The goal of the project is to analyze logs from our website. We want to generate the type of reports that you produce with a typical web analytics tool (Google Analytics for example).
The original data was collected with the open-sourced web tracker WT1. It contains one month of data (March 2014). Note that the IP addresses have been anonymized (random values).
How We Do This
To build this project, we have a single data source: the web logs collected by our website.
Explore This Sample Project
We've uploaded our file-system dataset containing the original logs collected by WT1. The dataset is partitioned by day. Each line of the dataset is one page view from the website by one person. The "location" column contains the URL of the page visited.
After we upload the data, we start by parsing the date, we cleaning our data and geo-locating our IP address column? We then clean the referer column and create a 'category' column based on the URL.
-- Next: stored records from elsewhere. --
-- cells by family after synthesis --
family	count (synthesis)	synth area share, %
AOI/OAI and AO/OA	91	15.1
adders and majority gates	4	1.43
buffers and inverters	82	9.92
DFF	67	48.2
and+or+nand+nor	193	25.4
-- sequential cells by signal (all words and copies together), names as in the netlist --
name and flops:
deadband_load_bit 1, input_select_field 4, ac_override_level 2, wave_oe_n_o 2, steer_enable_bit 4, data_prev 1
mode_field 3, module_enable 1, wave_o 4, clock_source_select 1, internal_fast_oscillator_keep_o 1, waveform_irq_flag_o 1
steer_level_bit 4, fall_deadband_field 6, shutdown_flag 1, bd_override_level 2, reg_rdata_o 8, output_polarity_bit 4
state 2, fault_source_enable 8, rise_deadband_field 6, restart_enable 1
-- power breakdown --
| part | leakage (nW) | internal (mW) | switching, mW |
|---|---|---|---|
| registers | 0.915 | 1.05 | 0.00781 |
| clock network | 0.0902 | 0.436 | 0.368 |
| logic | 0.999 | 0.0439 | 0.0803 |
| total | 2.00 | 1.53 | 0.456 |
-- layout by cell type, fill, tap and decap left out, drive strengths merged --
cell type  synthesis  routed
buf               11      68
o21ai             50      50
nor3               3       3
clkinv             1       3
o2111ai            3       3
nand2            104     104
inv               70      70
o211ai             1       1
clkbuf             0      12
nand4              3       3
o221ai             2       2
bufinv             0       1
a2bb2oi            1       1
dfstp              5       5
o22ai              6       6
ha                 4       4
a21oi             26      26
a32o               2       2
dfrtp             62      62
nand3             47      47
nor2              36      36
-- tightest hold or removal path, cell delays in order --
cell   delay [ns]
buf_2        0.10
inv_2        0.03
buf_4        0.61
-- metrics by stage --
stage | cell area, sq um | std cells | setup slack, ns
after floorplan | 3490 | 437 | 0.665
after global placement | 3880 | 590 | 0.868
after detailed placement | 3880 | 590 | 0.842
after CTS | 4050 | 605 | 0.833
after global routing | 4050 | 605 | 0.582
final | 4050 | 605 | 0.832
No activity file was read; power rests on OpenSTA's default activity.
**src/sds_pkg.sv**
```systemverilog
// Shared constants and types for the status-read and sleep-entry command block
package sds_pkg;

    // ************************************************************
    // Command codes
    // ************************************************************
    localparam logic [7:0] SDS_CMD_RD_SIG = 8'h0E;
    localparam logic [7:0] SDS_CMD_RD_DIAG = 8'h0F;
    localparam logic [7:0] SDS_CMD_SLEEP_IN = 8'h10;
    localparam logic [7:0] SDS_CMD_SLEEP_OUT = 8'h11;

    // ************************************************************
    // Status byte layouts and reset values
    // ************************************************************
    localparam int SDS_SIG_TE_ON = 7;
    localparam int SDS_SIG_TE_MODE = 6;
    localparam int SDS_SIG_HS_ON = 5;
    localparam int SDS_SIG_VS_ON = 4;
    localparam int SDS_SIG_PCLK_ON = 3;
    localparam int SDS_SIG_DE_ON = 2;
    localparam int SDS_SIG_DSI_ERR = 0;
    localparam int SDS_DIAG_LOAD = 7;
    localparam int SDS_DIAG_FUNC = 6;
    localparam int SDS_DIAG_CSUM = 0;
    localparam logic [7:0] SDS_DIAG_MASK = 8'hC1;
    localparam logic [7:0] SDS_SIG_RST = 8'h00;
    localparam logic [7:0] SDS_DIAG_RST = 8'h00;

    // ************************************************************
    // Timing
    // ************************************************************
    localparam int SDS_CLK_HZ = 40_000_000;
    localparam int SDS_SETTLE_MS = 5;
    localparam int SDS_WAKE_HOLD_MS = 120;
    localparam int SDS_CSUM_WAIT_MS = 300;
    localparam int SDS_SETTLE_CYC = SDS_SETTLE_MS * (SDS_CLK_HZ / 1000);
    localparam int SDS_WAKE_HOLD_CYC = SDS_WAKE_HOLD_MS * (SDS_CLK_HZ / 1000);
    localparam int SDS_CSUM_WAIT_CYC = SDS_CSUM_WAIT_MS * (SDS_CLK_HZ / 1000);
    localparam int SDS_CNT_W = 24;
    localparam int SDS_STEP_W = 4;
    localparam logic [3:0] SDS_STEP_CYC = 4'h4;
    localparam logic [1:0] SDS_PAR_MAX = 2'h2;

    // ************************************************************
    // State encodings
    // ************************************************************
    typedef enum logic [5:0] {
        SDS_DS_AWAKE = 6'b000001,
        SDS_DS_BLANK = 6'b000010,
        SDS_DS_DISCH = 6'b000100,
        SDS_DS_DCDC_OFF = 6'b001000,
        SDS_DS_OSC_OFF = 6'b010000,
        SDS_DS_ASLEEP = 6'b100000
    } sds_dev_st_t;

    typedef enum logic [3:0] {
        SDS_HS_IDLE = 4'b0001,
        SDS_HS_CMD = 4'b0010,
        SDS_HS_RD = 4'b0100,
        SDS_HS_GET = 4'b1000
    } sds_host_st_t;

endpackage

```
**src/sds_bus_if.sv**
```systemverilog
// Parallel command bus joining the display driver and its host
`timescale 1ns/1ps
interface sds_bus_if;
    logic command_data_select;
    logic write_strobe;
    logic read_strobe;
    logic dsi_mode;
    logic [7:0] host_data;
    logic [7:0] dev_data;
    logic dev_data_oe;

    modport host (
        output command_data_select, write_strobe, read_strobe, dsi_mode, host_data,
        input dev_data, dev_data_oe
    );
    modport device (
        input command_data_select, write_strobe, read_strobe, dsi_mode, host_data,
        output dev_data, dev_data_oe
    );
endinterface

```
**src/sds_device.sv**
```systemverilog
// Display driver end: status reads, sleep entry and wake handling
//
// Overview of operation
// - Extra parallel reads repeat the second parameter
// - DSI reads return status byte only
// - First byte dummy, second byte is status
// - Code 0Fh reads diagnostics, bits 5-1 zero
// - Bit 7 toggles on good register load
// - Bit 6 toggles on good functionality check
// - Bit 0 flags checksum mismatch
// - Host waits 300ms before trusting bit 0
// - Diagnostics refresh only on a wake command received while asleep
// - Code 10h, no parameters, enters sleep
// - Sleep stops converter, oscillator, panel scanning
// - Host interface and memory keep working asleep
// - No dimming on entry into sleep
// - Sleep entry while asleep does nothing
// - Only code 11h ends sleep; here sw_rst or sys_rst also ends it, loading the awake defaults
// - Host waits 5ms after sleep entry
// - Host waits 120ms after wake before sleep
// - Blank, discharge, converter off, oscillator off, sleep
// - Auto blank leaves display on setting alone
// - Signal status bit order as listed
// - Wake restarts converter, oscillator, scanning
//
// The placing of the registers and the address-and-strobe port were chosen for this implementation.
`timescale 1ns/1ps
module sds_device
    import sds_pkg::*;
(
    input wire logic clk_sys, // System clock, 40 MHz
    input wire logic sys_rst, // Asynchronous reset, active high
    input wire logic sw_rst, // Software reset, one-cycle pulse
    sds_bus_if.device bus, // Command bus toward the host
    input wire logic te_on, // Tearing output enabled
    input wire logic te_mode, // Tearing output mode 2
    input wire logic hsync_on, // Horizontal sync active
    input wire logic vsync_on, // Vertical sync active
    input wire logic pixel_clock_pin_on, // Pixel clock active
    input wire logic data_enable_on, // Data enable active
    input wire logic link_err, // Link error seen, pulse
    input wire logic reg_load_ok, // Register load finished correctly
    input wire logic func_ok, // Functionality check passed
    input wire logic csum_mismatch, // Checksums differ
    input wire logic disp_on_setting, // Stored display on/off setting
    output logic dcdc_en, // Converter running
    output logic osc_en, // Internal oscillator running
    output logic scan_en, // Panel scanning running
    output logic blank_screen, // Automatic blank screen shown
    output logic panel_discharge, // Panel charge being drained
    output logic dim_allow, // Dimming transition permitted
    output logic panel_show, // Memory contents shown on panel
    output logic asleep // Sleep state reached
);

    // ************************************************************
    // State
    // ************************************************************
    typedef struct packed {
        sds_dev_st_t st;
        logic [7:0] cmd;
        logic [1:0] par;
        logic [7:0] dout;
        logic doe;
        logic [7:0] diag;
        logic dsi_err;
        logic [SDS_STEP_W-1:0] step;
        logic dcdc;
        logic osc;
        logic scan;
        logic blank;
        logic disch;
        logic dim_ok;
        logic show;
        logic slp;
    } sds_dev_s_t;

    localparam sds_dev_s_t RST_VAL = '{
        st: SDS_DS_AWAKE,
        cmd: 8'h00,
        par: 2'h0,
        dout: 8'h00,
        doe: 1'b0,
        diag: SDS_DIAG_RST,
        dsi_err: 1'b0,
        step: 4'h0,
        dcdc: 1'b1,
        osc: 1'b1,
        scan: 1'b1,
        blank: 1'b0,
        disch: 1'b0,
        dim_ok: 1'b1,
        show: 1'b0,
        slp: 1'b0
    };

    sds_dev_s_t s_q;
    sds_dev_s_t s_d;
    logic [7:0] sig_byte;

    always_comb begin
        sig_byte = SDS_SIG_RST;
        sig_byte[SDS_SIG_TE_ON] = te_on;
        sig_byte[SDS_SIG_TE_MODE] = te_mode;
        sig_byte[SDS_SIG_HS_ON] = hsync_on;
        sig_byte[SDS_SIG_VS_ON] = vsync_on;
        sig_byte[SDS_SIG_PCLK_ON] = pixel_clock_pin_on;
        sig_byte[SDS_SIG_DE_ON] = data_enable_on;
        sig_byte[SDS_SIG_DSI_ERR] = s_q.dsi_err;
    end

    // ************************************************************
    // Next state
    // ************************************************************
    always_comb begin
        s_d = s_q;
        s_d.doe = 1'b0;
        if (link_err) begin
            s_d.dsi_err = 1'b1;
        end
        // interface decodes in every power state
        if (bus.write_strobe && !bus.command_data_select) begin
            s_d.cmd = bus.host_data;
            s_d.par = 2'h0;
            if (bus.host_data == SDS_CMD_SLEEP_IN && s_q.st == SDS_DS_AWAKE) begin
                s_d.st = SDS_DS_BLANK;
                s_d.step = 4'h0;
                // blank without touching the display setting
                s_d.blank = 1'b1;
                s_d.dim_ok = 1'b0;
            end
            // wake only on code 11h from sleep
            if (bus.host_data == SDS_CMD_SLEEP_OUT && s_q.st == SDS_DS_ASLEEP) begin
                s_d.st = SDS_DS_AWAKE;
                s_d.osc = 1'b1;
                s_d.dcdc = 1'b1;
                s_d.scan = 1'b1;
                s_d.blank = 1'b0;
                s_d.dim_ok = 1'b1;
                s_d.slp = 1'b0;
                s_d.diag[SDS_DIAG_LOAD] = s_q.diag[SDS_DIAG_LOAD] ^ reg_load_ok;
                s_d.diag[SDS_DIAG_FUNC] = s_q.diag[SDS_DIAG_FUNC] ^ func_ok;
                s_d.diag[SDS_DIAG_CSUM] = csum_mismatch;
            end
        end
        if (bus.read_strobe && bus.command_data_select) begin
            if (s_q.cmd == SDS_CMD_RD_SIG || s_q.cmd == SDS_CMD_RD_DIAG) begin
                // dummy only on the parallel bus
                if (bus.dsi_mode || s_q.par != 2'h0) begin
                    s_d.doe = 1'b1;
                    // diag bits 5 to 1 forced low
                    s_d.dout = (s_q.cmd == SDS_CMD_RD_SIG) ? sig_byte
                                                             : (s_q.diag & SDS_DIAG_MASK);
                end
                // count saturates so later reads repeat
                if (s_q.par != SDS_PAR_MAX) begin
                    s_d.par = s_q.par + 2'h1;
                end
            end
        end
        if (s_q.st != SDS_DS_AWAKE && s_q.st != SDS_DS_ASLEEP) begin
            s_d.step = s_q.step + 4'h1;
            if (s_q.step == SDS_STEP_CYC - 4'h1) begin
                s_d.step = 4'h0;
                case (s_q.st)
                    SDS_DS_BLANK: begin
                        s_d.st = SDS_DS_DISCH;
                        s_d.scan = 1'b0;
                        s_d.disch = 1'b1;
                    end
                    SDS_DS_DISCH: begin
                        s_d.st = SDS_DS_DCDC_OFF;
                        s_d.disch = 1'b0;
                        s_d.dcdc = 1'b0;
                    end
                    SDS_DS_DCDC_OFF: begin
                        s_d.st = SDS_DS_OSC_OFF;
                        s_d.osc = 1'b0;
                    end
                    SDS_DS_OSC_OFF: begin
                        s_d.st = SDS_DS_ASLEEP;
                        s_d.slp = 1'b1;
                    end
                    default: begin
                        s_d.st = SDS_DS_AWAKE;
                    end
                endcase
            end
        end
        s_d.show = disp_on_setting && s_d.scan && !s_d.blank;
        // Soft reset reloads every default, link error included
        if (sw_rst) begin
            s_d = RST_VAL;
        end
    end

    // ************************************************************
    // Registers
    // ************************************************************
    always_ff @(posedge clk_sys or posedge sys_rst) begin
        if (sys_rst) begin
            s_q <= RST_VAL;
        end else begin
            s_q <= s_d;
        end
    end

    assign bus.dev_data = s_q.dout;
    assign bus.dev_data_oe = s_q.doe;
    assign dcdc_en = s_q.dcdc;
    assign osc_en = s_q.osc;
    assign scan_en = s_q.scan;
    assign blank_screen = s_q.blank;
    assign panel_discharge = s_q.disch;
    assign dim_allow = s_q.dim_ok;
    assign panel_show = s_q.show;
    assign asleep = s_q.slp;

endmodule // sds_device

```
**src/flat_wrapper.sv**
```systemverilog
// flat-port wrapper written by rule: the top's interface ports become plain ports
module sds_device_flat import sds_pkg::*;
  (clk_sys, sys_rst, sw_rst, te_on, te_mode, hsync_on, vsync_on, pixel_clock_pin_on, data_enable_on, link_err, reg_load_ok, func_ok, csum_mismatch, disp_on_setting, dcdc_en, osc_en, scan_en, blank_screen, panel_discharge, dim_allow, panel_show, asleep, bus_command_data_select, bus_write_strobe, bus_read_strobe, bus_dsi_mode, bus_host_data, bus_dev_data, bus_dev_data_oe);
  sds_bus_if bus_i ();
  input wire logic clk_sys;
  input wire logic sys_rst;
  input wire logic sw_rst;
  input wire logic te_on;
  input wire logic te_mode;
  input wire logic hsync_on;
  input wire logic vsync_on;
  input wire logic pixel_clock_pin_on;
  input wire logic data_enable_on;
  input wire logic link_err;
  input wire logic reg_load_ok;
  input wire logic func_ok;
  input wire logic csum_mismatch;
  input wire logic disp_on_setting;
  output logic dcdc_en;
  output logic osc_en;
  output logic scan_en;
  output logic blank_screen;
  output logic panel_discharge;
  output logic dim_allow;
  output logic panel_show;
  output logic asleep;
  input wire logic [$bits(bus_i.command_data_select)-1:0] bus_command_data_select;
  input wire logic [$bits(bus_i.write_strobe)-1:0] bus_write_strobe;
  input wire logic [$bits(bus_i.read_strobe)-1:0] bus_read_strobe;
  input wire logic [$bits(bus_i.dsi_mode)-1:0] bus_dsi_mode;
  input wire logic [$bits(bus_i.host_data)-1:0] bus_host_data;
  output wire logic [$bits(bus_i.dev_data)-1:0] bus_dev_data;
  output wire logic [$bits(bus_i.dev_data_oe)-1:0] bus_dev_data_oe;
  assign bus_i.command_data_select = bus_command_data_select;
  assign bus_i.write_strobe = bus_write_strobe;
  assign bus_i.read_strobe = bus_read_strobe;
  assign bus_i.dsi_mode = bus_dsi_mode;
  assign bus_i.host_data = bus_host_data;
  assign bus_dev_data = bus_i.dev_data;
  assign bus_dev_data_oe = bus_i.dev_data_oe;
  sds_device u_core (.clk_sys(clk_sys), .sys_rst(sys_rst), .sw_rst(sw_rst), .bus(bus_i), .te_on(te_on), .te_mode(te_mode), .hsync_on(hsync_on), .vsync_on(vsync_on), .pixel_clock_pin_on(pixel_clock_pin_on), .data_enable_on(data_enable_on), .link_err(link_err), .reg_load_ok(reg_load_ok), .func_ok(func_ok), .csum_mismatch(csum_mismatch), .disp_on_setting(disp_on_setting), .dcdc_en(dcdc_en), .osc_en(osc_en), .scan_en(scan_en), .blank_screen(blank_screen), .panel_discharge(panel_discharge), .dim_allow(dim_allow), .panel_show(panel_show), .asleep(asleep));
endmodule
```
In the second step, we sync the data on a PostgreSQL database (so we can write SQL, and so our calculations and graphs run faster) . Note that we also un-partitionning the dataset (it's easier for this project).
SQL Group recipe
Then, our project splits into two branches. In our first branch, we group our dataset by visitor_id using SQL, so we can get all the info on each of our visitors.
Visual Group recipe 1
Next, use a visual group by recipe to get the first referrer per visitor-id. This gives us each visitor's point of entry on the site.
Visual Group recipe 2
After this, we join those two datasets, and clean them to build a map on them (by creating one observation per geographic point). In the other branch, we just group our data by day so we can get the number of visitors per day.
On these different datasets, we crated some graphics. All of them are attached on the dashboard. You can find:
- pages views per location
- pages views per week day
- top referers
- daily visitors